◆ **Try it**: Of the lines in the data below, write out exactly those from the one holding "clkTransAtPathRegs_ns = 0.10" through the one holding "layout_common_cells = 156", both included.

··· Records for this task ···

[src/bsc_cfg.svh]
`ifndef BSC_CFG_SVH
`define BSC_CFG_SVH

// ----------------------------------------------------------------------
// Timing
// ----------------------------------------------------------------------
`define BSC_CLK_MHZ          50
`define BSC_BURST_TIME_US    20
`define BSC_BURST_CYCLES     (`BSC_BURST_TIME_US * `BSC_CLK_MHZ)
`define BSC_SETTLE_SWITCH    12
`define BSC_SETTLE_HALF      (2 * `BSC_SETTLE_SWITCH)

// ----------------------------------------------------------------------
// Duty thresholds in percent
// ----------------------------------------------------------------------
`define BSC_ENTRY_LOW_RES    7'd40
`define BSC_ENTRY_HIGH_RES   7'd25
`define BSC_EXIT_A_SHORT     7'd80
`define BSC_EXIT_A_100K      7'd75
`define BSC_EXIT_A_180K      7'd65
`define BSC_EXIT_A_OPEN      7'd60
`define BSC_EXIT_B_SHORT     7'd75
`define BSC_EXIT_B_100K      7'd70
`define BSC_EXIT_B_180K      7'd60
`define BSC_EXIT_B_OPEN      7'd55
`define BSC_EXIT_D_SHORT     7'd80
`define BSC_EXIT_D_100K      7'd75
`define BSC_EXIT_D_180K      7'd65
`define BSC_EXIT_D_OPEN      7'd0
`define BSC_PERCENT_FULL     7'd100

// ----------------------------------------------------------------------
// Register map
// ----------------------------------------------------------------------
`define BSC_ADR_CTRL         8'h00
`define BSC_ADR_STATUS       8'h04
`define BSC_ADR_DUTY         8'h08
`define BSC_CTRL_SOFT_OFF    0
`define BSC_CTRL_CREDIT_LSB  8
`define BSC_CTRL_CREDIT_MSB  15
`define BSC_CREDIT_RESET     8'h40

`endif

[src/bsc_pkg.sv]
package bsc_pkg;

	typedef enum logic [3:0] {
		s_startup = 4'h1,
		s_run     = 4'h2,
		s_low     = 4'h4,
		s_settle  = 4'h8
	} bsc_state_type;

	// Remote pin strap as quantised at startup
	typedef enum logic [1:0] {
		en_low_res  = 2'h0,
		en_high_res = 2'h1,
		en_open     = 2'h2
	} bsc_en_strap_type;

	// Threshold select pin strap as quantised at startup
	typedef enum logic [1:0] {
		sel_short = 2'h0,
		sel_100k  = 2'h1,
		sel_180k  = 2'h2,
		sel_open  = 2'h3
	} bsc_sel_strap_type;

endpackage

[src/bsc_meter_if.sv]
`timescale 1ns/100ps
`default_nettype none

interface bsc_meter_if;
	logic       conduct;
	logic       cycle_end;
	logic [6:0] duty_pct;
	logic       duty_valid;

	modport meter (input conduct, input cycle_end,
		output duty_pct, output duty_valid);
	modport ctrl (output conduct, output cycle_end,
		input duty_pct, input duty_valid);
endinterface

`default_nettype wire

[src/bsc_burst_ctrl.sv]
// Implementation choices: the Wishbone interface to the registers and the register offsets.
`timescale 1ns/100ps
`default_nettype none

`include "bsc_cfg.svh"

module bsc_burst_ctrl
	import bsc_pkg::*;
#(
	parameter int BURST_CYCLES = `BSC_BURST_CYCLES,
	parameter int SETTLE_HALF  = `BSC_SETTLE_HALF,
	parameter int CW           = 12
) (
	input  wire logic        mclk_i,
	input  wire logic        srst_i,
	input  wire logic [1:0]  drain_sense_inputs_i,
	input  wire logic        conduct_i,
	input  wire logic        half_cycle_end_i,
	input  wire logic        supply_ok_i,
	input  wire logic [1:0]  en_strap_i,
	input  wire logic [1:0]  sel_strap_i,
	input  wire logic        remote_off_i,
	input  wire logic        remote_on_i,
	input  wire logic        sleep_request_i,
	output logic             gate_drive_en_o,
	output logic             low_power_o,
	output logic             en_source_startup_o,
	output logic             en_source_run_o,
	output logic             select_pin_source_current_o,
	output logic             sleep_enabled_o,
	output logic [6:0]       sleep_entry_duty_o,
	output logic [6:0]       burst_exit_duty_o,
	input  wire logic        wb_cyc_i,
	input  wire logic        wb_stb_i,
	input  wire logic        wb_we_i,
	input  wire logic [7:0]  wb_adr_i,
	input  wire logic [3:0]  wb_sel_i,
	input  wire logic [31:0] wb_dat_i,
	output logic [31:0]      wb_dat_o,
	output logic             wb_ack_o
);
	localparam int BW = $clog2(BURST_CYCLES + 1);
	localparam int SW = $clog2(SETTLE_HALF + 1);

	bsc_state_type state;
	bsc_state_type next_state;
	logic [BW-1:0] burst_cnt;
	logic          burst_hit;
	logic [SW-1:0] settle_cnt;
	logic [7:0]    credit_acc;
	logic [7:0]    next_credit;
	logic          exit_hit;
	logic          remote_stop;
	logic          supply_q;
	logic          cfg_valid;
	logic          soft_off;
	logic [7:0]    exit_credit;
	logic [6:0]    last_duty;
	logic          wb_req;

	bsc_meter_if meter_bus ();

	assign meter_bus.conduct   = conduct_i;
	assign meter_bus.cycle_end = half_cycle_end_i;

	bsc_duty_meter #(
		.CW (CW)
	) u_meter (
		.mclk_i (mclk_i),
		.srst_i (srst_i),
		.m      (meter_bus.meter)
	);

	// ------------------------------------------------------------------
	// Startup strap capture
	// ------------------------------------------------------------------
	// Straps are caught on the clocked rising edge of supply_ok, never in
	// reset; the remote switch must be open then, or the strap reads low.
	always_ff @(posedge mclk_i) begin
		if (srst_i) begin
			supply_q           <= 1'b0;
			cfg_valid          <= 1'b0;
			sleep_enabled_o    <= 1'b0;
			sleep_entry_duty_o <= '0;
			burst_exit_duty_o  <= '0;
		end else begin
			supply_q <= supply_ok_i;
			if (!supply_ok_i) begin
				cfg_valid <= 1'b0;
			end else if (!supply_q && !cfg_valid) begin
				cfg_valid          <= 1'b1;
				sleep_enabled_o    <= !en_strap_i[1];
				sleep_entry_duty_o <= entry_of(en_strap_i);
				burst_exit_duty_o  <= exit_of(en_strap_i, sel_strap_i);
			end
		end
	end

	function automatic logic [6:0] entry_of(input logic [1:0] en);
		if (en == en_low_res)
			return `BSC_ENTRY_LOW_RES;
		else if (en == en_high_res)
			return `BSC_ENTRY_HIGH_RES;
		else
			return 7'h00;
	endfunction

	function automatic logic [6:0] exit_of(input logic [1:0] en,
		input logic [1:0] sel);
		logic [6:0] v;
		v = 7'h00;
		case (en)
			en_low_res: begin
				case (sel)
					sel_short: v = `BSC_EXIT_A_SHORT;
					sel_100k:  v = `BSC_EXIT_A_100K;
					sel_180k:  v = `BSC_EXIT_A_180K;
					default:   v = `BSC_EXIT_A_OPEN;
				endcase
			end
			en_high_res: begin
				case (sel)
					sel_short: v = `BSC_EXIT_B_SHORT;
					sel_100k:  v = `BSC_EXIT_B_100K;
					sel_180k:  v = `BSC_EXIT_B_180K;
					default:   v = `BSC_EXIT_B_OPEN;
				endcase
			end
			default: begin
				case (sel)
					sel_short: v = `BSC_EXIT_D_SHORT;
					sel_100k:  v = `BSC_EXIT_D_100K;
					sel_180k:  v = `BSC_EXIT_D_180K;
					default:   v = `BSC_EXIT_D_OPEN;
				endcase
			end
		endcase
		return v;
	endfunction

	// Startup sources until latched, then run level / off
	assign en_source_startup_o         = !cfg_valid;
	assign en_source_run_o             = cfg_valid;
	assign select_pin_source_current_o = !cfg_valid;

	// ------------------------------------------------------------------
	// Burst idle detection
	// ------------------------------------------------------------------
	// Pauses shorter than the window are not seen as bursts; the primary
	// side must idle for at least the whole window for detection to work.
	always_ff @(posedge mclk_i) begin
		if (srst_i || !(&drain_sense_inputs_i)) begin
			burst_cnt <= '0;
		end else if (burst_cnt != BW'(BURST_CYCLES)) begin
			burst_cnt <= burst_cnt + 1'b1;
		end
	end

	assign burst_hit = (burst_cnt == BW'(BURST_CYCLES));

	// ------------------------------------------------------------------
	// Remote on-off with hysteresis
	// ------------------------------------------------------------------
	always_ff @(posedge mclk_i) begin
		if (srst_i)
			remote_stop <= 1'b0;
		else if (remote_off_i)
			remote_stop <= 1'b1;
		else if (remote_on_i)
			remote_stop <= 1'b0;
	end

	// ------------------------------------------------------------------
	// Exit credit: each half cycle above threshold adds its duty excess
	// ------------------------------------------------------------------
	// A cycle at or below threshold discards all credit, so only a run of
	// consecutive cycles above it leads out of low power.
	always_comb begin
		next_credit = 8'h00;
		exit_hit    = 1'b0;
		if (meter_bus.duty_valid
			&& meter_bus.duty_pct > burst_exit_duty_o) begin
			next_credit = sat_add(credit_acc,
				{1'b0, meter_bus.duty_pct - burst_exit_duty_o});
			exit_hit    = (next_credit >= exit_credit);
		end else if (!meter_bus.duty_valid) begin
			next_credit = credit_acc;
		end
	end

	function automatic logic [7:0] sat_add(input logic [7:0] a,
		input logic [7:0] b);
		logic [8:0] s;
		s = {1'b0, a} + {1'b0, b};
		return s[8] ? 8'hff : s[7:0];
	endfunction

	always_ff @(posedge mclk_i) begin
		if (srst_i || state != s_low)
			credit_acc <= '0;
		else
			credit_acc <= next_credit;
	end

	always_ff @(posedge mclk_i) begin
		if (srst_i)
			last_duty <= '0;
		else if (meter_bus.duty_valid)
			last_duty <= meter_bus.duty_pct;
	end

	// ------------------------------------------------------------------
	// Operating state
	// ------------------------------------------------------------------
	always_comb begin
		next_state = state;
		case (state)
			s_startup: begin
				if (cfg_valid)
					next_state = s_run;
			end
			s_run: begin
				if (burst_hit || remote_stop || soft_off)
					next_state = s_low;
				else if (sleep_request_i && sleep_enabled_o)
					next_state = s_low;
			end
			s_low: begin
				if (!remote_stop && !soft_off && !burst_hit && exit_hit)
					next_state = s_settle;
			end
			s_settle: begin
				if (burst_hit || remote_stop || soft_off)
					next_state = s_low;
				else if (settle_cnt == SW'(SETTLE_HALF))
					next_state = s_run;
			end
			default: next_state = s_startup;
		endcase
		if (!cfg_valid)
			next_state = s_startup;
	end

	always_ff @(posedge mclk_i) begin
		if (srst_i)
			state <= s_startup;
		else
			state <= next_state;
	end

	always_ff @(posedge mclk_i) begin
		if (srst_i || state != s_settle)
			settle_cnt <= '0;
		else if (half_cycle_end_i && settle_cnt != SW'(SETTLE_HALF))
			settle_cnt <= settle_cnt + 1'b1;
	end

	assign gate_drive_en_o = (state == s_run);
	assign low_power_o     = (state == s_low);

	// ------------------------------------------------------------------
	// Wishbone slave
	// ------------------------------------------------------------------
	// One wait state: ack is registered, so every access takes two edges.
	assign wb_req = wb_cyc_i && wb_stb_i && !wb_ack_o;

	always_ff @(posedge mclk_i) begin
		if (srst_i)
			wb_ack_o <= 1'b0;
		else
			wb_ack_o <= wb_req;
	end

	always_ff @(posedge mclk_i) begin
		if (srst_i) begin
			soft_off    <= 1'b0;
			exit_credit <= `BSC_CREDIT_RESET;
		end else if (wb_req && wb_we_i && wb_adr_i == `BSC_ADR_CTRL) begin
			if (wb_sel_i[0])
				soft_off <= wb_dat_i[`BSC_CTRL_SOFT_OFF];
			if (wb_sel_i[1])
				exit_credit <=
					wb_dat_i[`BSC_CTRL_CREDIT_MSB:`BSC_CTRL_CREDIT_LSB];
		end
	end

	always_ff @(posedge mclk_i) begin
		if (srst_i) begin
			wb_dat_o <= '0;
		end else if (wb_req && !wb_we_i) begin
			if (wb_adr_i == `BSC_ADR_CTRL)
				wb_dat_o <= {16'h0000, exit_credit, 7'h00, soft_off};
			else if (wb_adr_i == `BSC_ADR_STATUS)
				wb_dat_o <= {9'h000, burst_exit_duty_o, 1'b0,
					sleep_entry_duty_o, remote_stop, burst_hit,
					sleep_enabled_o, cfg_valid, state};
			else if (wb_adr_i == `BSC_ADR_DUTY)
				wb_dat_o <= {8'h00, credit_acc, 9'h000, last_duty};
			else
				wb_dat_o <= '0;
		end
	end

endmodule

`default_nettype wire

[src/bsc_duty_meter.sv]
`timescale 1ns/100ps
`default_nettype none

`include "bsc_cfg.svh"

module bsc_duty_meter
	import bsc_pkg::*;
#(
	parameter int CW = 12
) (
	input  wire logic  mclk_i,
	input  wire logic  srst_i,
	bsc_meter_if.meter m
);
	logic [CW-1:0]   period_cnt;
	logic [CW-1:0]   cond_cnt;
	logic [CW+6:0]   rem;
	logic [CW-1:0]   div;
	logic [6:0]      quot;
	logic [2:0]      bit_idx;
	logic            busy;
	logic [CW+6:0]   trial;

	// ------------------------------------------------------------------
	// Per half-cycle counters, saturating
	// ------------------------------------------------------------------
	always_ff @(posedge mclk_i) begin
		if (srst_i) begin
			period_cnt <= '0;
			cond_cnt   <= '0;
		end else if (m.cycle_end) begin
			// End cycle opens the next window, so no cycle is lost
			period_cnt <= CW'(1);
			cond_cnt   <= CW'(m.conduct);
		end else begin
			if (period_cnt != {CW{1'b1}})
				period_cnt <= period_cnt + 1'b1;
			if (m.conduct && cond_cnt != {CW{1'b1}})
				cond_cnt <= cond_cnt + 1'b1;
		end
	end

	assign trial = {7'h00, div} << bit_idx;

	// ------------------------------------------------------------------
	// Seven step restoring divide of cond*100 by period
	// ------------------------------------------------------------------
	// A new cycle end during a divide restarts it; the old one is lost
	always_ff @(posedge mclk_i) begin
		if (srst_i) begin
			rem          <= '0;
			div          <= '0;
			quot         <= '0;
			bit_idx      <= '0;
			busy         <= 1'b0;
			m.duty_pct   <= '0;
			m.duty_valid <= 1'b0;
		end else begin
			m.duty_valid <= 1'b0;
			if (m.cycle_end) begin
				rem     <= (CW+7)'(cond_cnt) * (CW+7)'(`BSC_PERCENT_FULL);
				div     <= (period_cnt == '0) ? CW'(1) : period_cnt;
				quot    <= '0;
				bit_idx <= 3'h6;
				busy    <= 1'b1;
			end else if (busy) begin
				if (rem >= trial) begin
					rem           <= rem - trial;
					quot[bit_idx] <= 1'b1;
				end
				if (bit_idx == 3'h0) begin
					busy         <= 1'b0;
					m.duty_valid <= 1'b1;
					if (rem >= trial)
						m.duty_pct <= clamp(quot | 7'h01);
					else
						m.duty_pct <= clamp(quot);
				end else begin
					bit_idx <= bit_idx - 1'b1;
				end
			end
		end
	end

	function automatic logic [6:0] clamp(input logic [6:0] q);
		return (q > `BSC_PERCENT_FULL) ? `BSC_PERCENT_FULL : q;
	endfunction

endmodule

`default_nettype wire

[config.mk]
export PLATFORM = sky130hd
export DESIGN_NAME = bsc_burst_ctrl
export DESIGN_NICKNAME = d
export VERILOG_FILES = /design/src/bsc_pkg.sv /design/src/bsc_meter_if.sv /design/src/bsc_burst_ctrl.sv /design/src/bsc_duty_meter.sv
export VERILOG_INCLUDE_DIRS = /design/src
export SDC_FILE = /design/constraint.sdc
export NUM_CORES = 1
export LEC_CHECK = 0
export BUFFER_PORTS_ARGS = -buffer_cell sky130_fd_sc_hd__buf_2
export CAP_MARGIN = 20
export CORE_MARGIN = 8
export CORE_UTILIZATION = 30
export CTS_BUF_LIST = sky130_fd_sc_hd__clkbuf_8
export CTS_CLUSTER_DIAMETER = 40
export DETAILED_ROUTE_END_ITERATION = 8
export MAX_ROUTING_LAYER = met4
export PLACE_DENSITY = 0.57
export REMOVE_ABC_BUFFERS = 1
export SLEW_MARGIN = 10
export SYNTH_ARGS = -nofsm -noshare
export SYNTH_HDL_FRONTEND = slang
export SYNTH_HIERARCHICAL = 1
export SYNTH_SLANG_ARGS = --single-unit
[constraint.sdc]
create_clock -name mclk_i -period 7 [get_ports mclk_i]
set_input_delay 0.35 -clock mclk_i [delete_from_list [all_inputs] [get_ports mclk_i]]
set_output_delay 0.35 -clock mclk_i [all_outputs]
set_load 0.005 [all_outputs]
==> results.cfg, run 1 <==
[critical_path]
crit_path_start_kind = flop
r2r_start = burst_exit_duty_o[0]$_SDFFE_PP0P_
crit_fanout = 8
r2r_slack_ns = 2.32
crit_required_ns = 7.38
rr_worst_depth = 18
path_class = flop to flop
arrival_ns = 5.06
crit_path_end_kind = flop
r2r_end = state[3]$_SDFFE_PP0P_

[clock_network]
hold_buffers = 0
clockBufferDepth = 2
htreeDepth = 4
cts_setup_buffers = 0
cts_buffers = 17
cts_resized = 0
clock_latency_ns = 0.48
cts_tree = built
cts_root_buf = clkbuf_8
clkTransAtPathRegs_ns = 0.10
cts.sinks = 156

[grt]
grt_usage_pct = 12.8
grt_start_max_net_pins = 52
grt_pass1_vias = 7747
grt_overflow = 0
grt_pass1_wl_um = 39400
antenna_found_initial = 1

[layout]
final_common_cell = dfxtp_1
layout_common_cells = 156 x dfxtp_1, 155 x nor2_1, 97 x ha_1
fin_cells = 1593
fill_cells = 3388
fin_util_pct = 34.0
final_nets = 1346
multi_input_area_mm2 = 0.00605
final_layout_size_suffix_gt1_share_pct = 11.0
diodes = 0
regArea_mm2 = 0.00312
areaGrowthSynthToFinish_pct = 11.2

[floorplanning]
core_mm2 = 0.0316
die-area_mm2 = 0.0382
rows = 65
dieWidth_um = 196
ios = 114
dieHeight_um = 196
start_util_pct = 30.6

[pwr]
leakagePower_uw = 0.00465
p_per_area_mw_per_mm2 = 188
ir_drop_mv = 0.103
pwr-share-seq_pct = 46.0
p_sw_share_pct = 30.9
p_switching_uw = 626
fin_total_pwr_uw = 2020
p_comb_share_pct = 17.9
p_clk_share_pct = 36.1
internal_power_uw = 1400

[route]
wl_per_cell_um = 15.1
top_layer = met4
drt_first_iter_violations = 414
wirelength_um = 24000
drt_first_pass_iters = 7
final_antenna_net_count = 0
viasPerCell = 5.08
wl_met3_um = 1350
met2_length_um = 10900
drc_errors = 0
wl_met1_um = 11500
num_vias = 8090

[sta]
clock_skew_ns = 0.0139
rsz0062_at_grt = no
clock.fmax_mhz = 214
fin_crit_sh_pct = 66.9
setup_tns_ns = 0
tightest_slew_ns = 0.983
slew_headroom_pct = 34.5
min_period_ns = 4.68
final_hold_viol_count = 0
slew_violations = 0
finalSetupViolCount = 0

[min_path]
holdPathStages = 3
hold_start = remote_off_i
min_to = remote_stop$_SDFFE_PP0P_
hp-class = primary input to flop

[logic_synthesis]
synthCells = 1125
synth_edf_count = 0
synth_cell_types = 74
ys_ff_latch = 156
syn_area_mm2 = 0.00967
dominantRegCellSynth = dfxtp_1
synth.avg_cell_area_um2 = 8.59
synth_warnings = 6
yosysSeqAreaShare_pct = 32.3
synthArstFlopShare_pct = 0

[placement]
hpwl_um = 18100
dp.cells = 1561
io_buffer_count = 77
gp_congestion = 0.856

[flow_run]
maxCapViolCount = 0

[status]
outcome = complete, no violations
[flip-flops by register name, indices dropped and copies added, names as in the netlist, 3 cells and up]
| name | flops |
|---|---|
| wb_dat_o | 24 |
| u_meter/rem | 19 |
| u_meter/cond_cnt | 12 |
| u_meter/div | 12 |
| u_meter/period_cnt | 12 |
| burst_cnt | 10 |
| credit_acc | 8 |
| exit_credit | 8 |
| burst_exit_duty_o | 7 |
| last_duty | 7 |
| u_meter/m.duty_pct | 7 |
| u_meter/quot | 7 |
| settle_cnt | 5 |
| state | 4 |
| sleep_entry_duty_o | 3 |
| u_meter/bit_idx | 3 |
[worst max-delay path, cell delays in order, from the launching register on]
cell	delay, ns
dfxtp_1	0.46
ha_1	0.22
inv_1	0.06
fa_1	0.39
a21o_1	0.17
a21oi_1	0.21
o21bai_1	0.09
a21oi_1	0.17
xnor2_1	0.11
ha_1	0.27
or3_1	0.32
o221ai_1	0.52
nor2b_1	0.24
ha_1	0.24
nand2b_1	0.13
a2111oi_0	0.45
o31a_1	0.25
nor4_1	0.07
a31o_2	0.21
[layer usage]
layer  vias to the layer above  GRT usage [%]
met5                         -              -
met4                         0           3.00
met3                        10           3.32
met2                       175           20.1
met1                      3770           16.4
li1                       4135              -
[worst max path at each step]
| stage | startpoint | end | slack (ns) | cells after the start |
|---|---|---|---|---|
| after floorplan | burst_exit_duty_o[0]$_SDFFE_PP0P_ | state[3]$_SDFFE_PP0P_ | 2.99 | 18 |
| after global placement | burst_exit_duty_o[0]$_SDFFE_PP0P_ | state[3]$_SDFFE_PP0P_ | 2.38 | 18 |
| after detailed placement | burst_exit_duty_o[0]$_SDFFE_PP0P_ | state[3]$_SDFFE_PP0P_ | 2.31 | 18 |
| after CTS | burst_exit_duty_o[0]$_SDFFE_PP0P_ | state[3]$_SDFFE_PP0P_ | 2.28 | 18 |
| after global routing | burst_exit_duty_o[0]$_SDFFE_PP0P_ | state[3]$_SDFFE_PP0P_ | 1.91 | 18 |
| final | burst_exit_duty_o[0]$_SDFFE_PP0P_ | state[3]$_SDFFE_PP0P_ | 2.32 | 18 |
[metrics by stage]
step           worst slack [ns]  hold WS, ns  cell area [um^2]
2_1_floorplan              2.99        0.419              9410
3_3_place_gp               2.38        0.426             10300
3_5_place_dp               2.31        0.449             10300
4_1_cts                    2.28       0.0531             10700
5_1_grt                    1.91       0.0735             10700
6_report                   2.32       0.0845             10700
[synth_stat cells (all sizes together), types with 4 or more instances]
cell | n | area (um^2)
a221oi | 4 | 35.0
o21a | 11 | 82.6
a211oi | 29 | 223
a31oi | 14 | 87.6
nand3 | 29 | 150
nand2 | 66 | 248
o21ai | 34 | 178
nor4 | 5 | 37.5
a211o | 4 | 35.0
clkbuf | 27 | 101
a21oi | 78 | 390
a21boi | 5 | 37.5
a311oi | 6 | 52.6
o22ai | 4 | 25.0
buf | 29 | 190
nand2b | 15 | 93.8
nor2b | 10 | 65.1
and2 | 6 | 37.5
nor4b | 4 | 35.0
or3 | 8 | 50.1
a222oi | 15 | 150
a22oi | 7 | 52.6
xor2 | 35 | 307
nor2 | 157 | 599
and3 | 16 | 100
ha | 97 | 1210
dfxtp | 156 | 3120
mux2i | 53 | 531
a21o | 17 | 128
a2bb2oi | 4 | 35.0
nor3 | 14 | 81.3
a22o | 6 | 52.6
fa | 10 | 200
xnor2 | 22 | 193
nand4 | 12 | 75.1
nand3b | 4 | 30.0
o21bai | 9 | 67.6
inv | 64 | 240
[cells by family (layout without fill, tap and decap cells)]
family / count (synthesis) / count (layout) / share of synthesized area, %
simple gates: 362 / 362 / 18.0
compound gates: 266 / 266 / 18.6
fa+ha+maj: 107 / 107 / 14.6
mux: 55 / 55 / 5.72
flops: 156 / 156 / 32.3
xor+xnor: 57 / 57 / 5.16
other cells: 1 / 11 / 0.0388
buf+inv: 121 / 177 / 5.54
[power groups by stage]
| stage | sequential (uW) | clock (uW) | combinational (uW) |
|---|---|---|---|
| 2_1_floorplan | 944 | 0 | 262 |
| 3_3_place_gp | 952 | 0 | 357 |
| 3_5_place_dp | 952 | 0 | 361 |
| 4_1_cts | 931 | 757 | 363 |
| 5_1_grt | 935 | 795 | 409 |
| 6_report | 931 | 730 | 362 |
[final cells by class]
type                    count  area share, %
clock inverters            14           1.61
repair buffers             80           3.82
well taps                 402           4.68
inverters                  65           2.27
flip-flops and latches    156           29.1
clock buffers              18           2.31
multi-input cells         858           56.3
(Power assumes the default switching activity.)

···

◆ **Answer box**:
clkTransAtPathRegs_ns = 0.10
cts.sinks = 156

[grt]
grt_usage_pct = 12.8
grt_start_max_net_pins = 52
grt_pass1_vias = 7747
grt_overflow = 0
grt_pass1_wl_um = 39400
antenna_found_initial = 1

[layout]
final_common_cell = dfxtp_1
layout_common_cells = 156 x dfxtp_1, 155 x nor2_1, 97 x ha_1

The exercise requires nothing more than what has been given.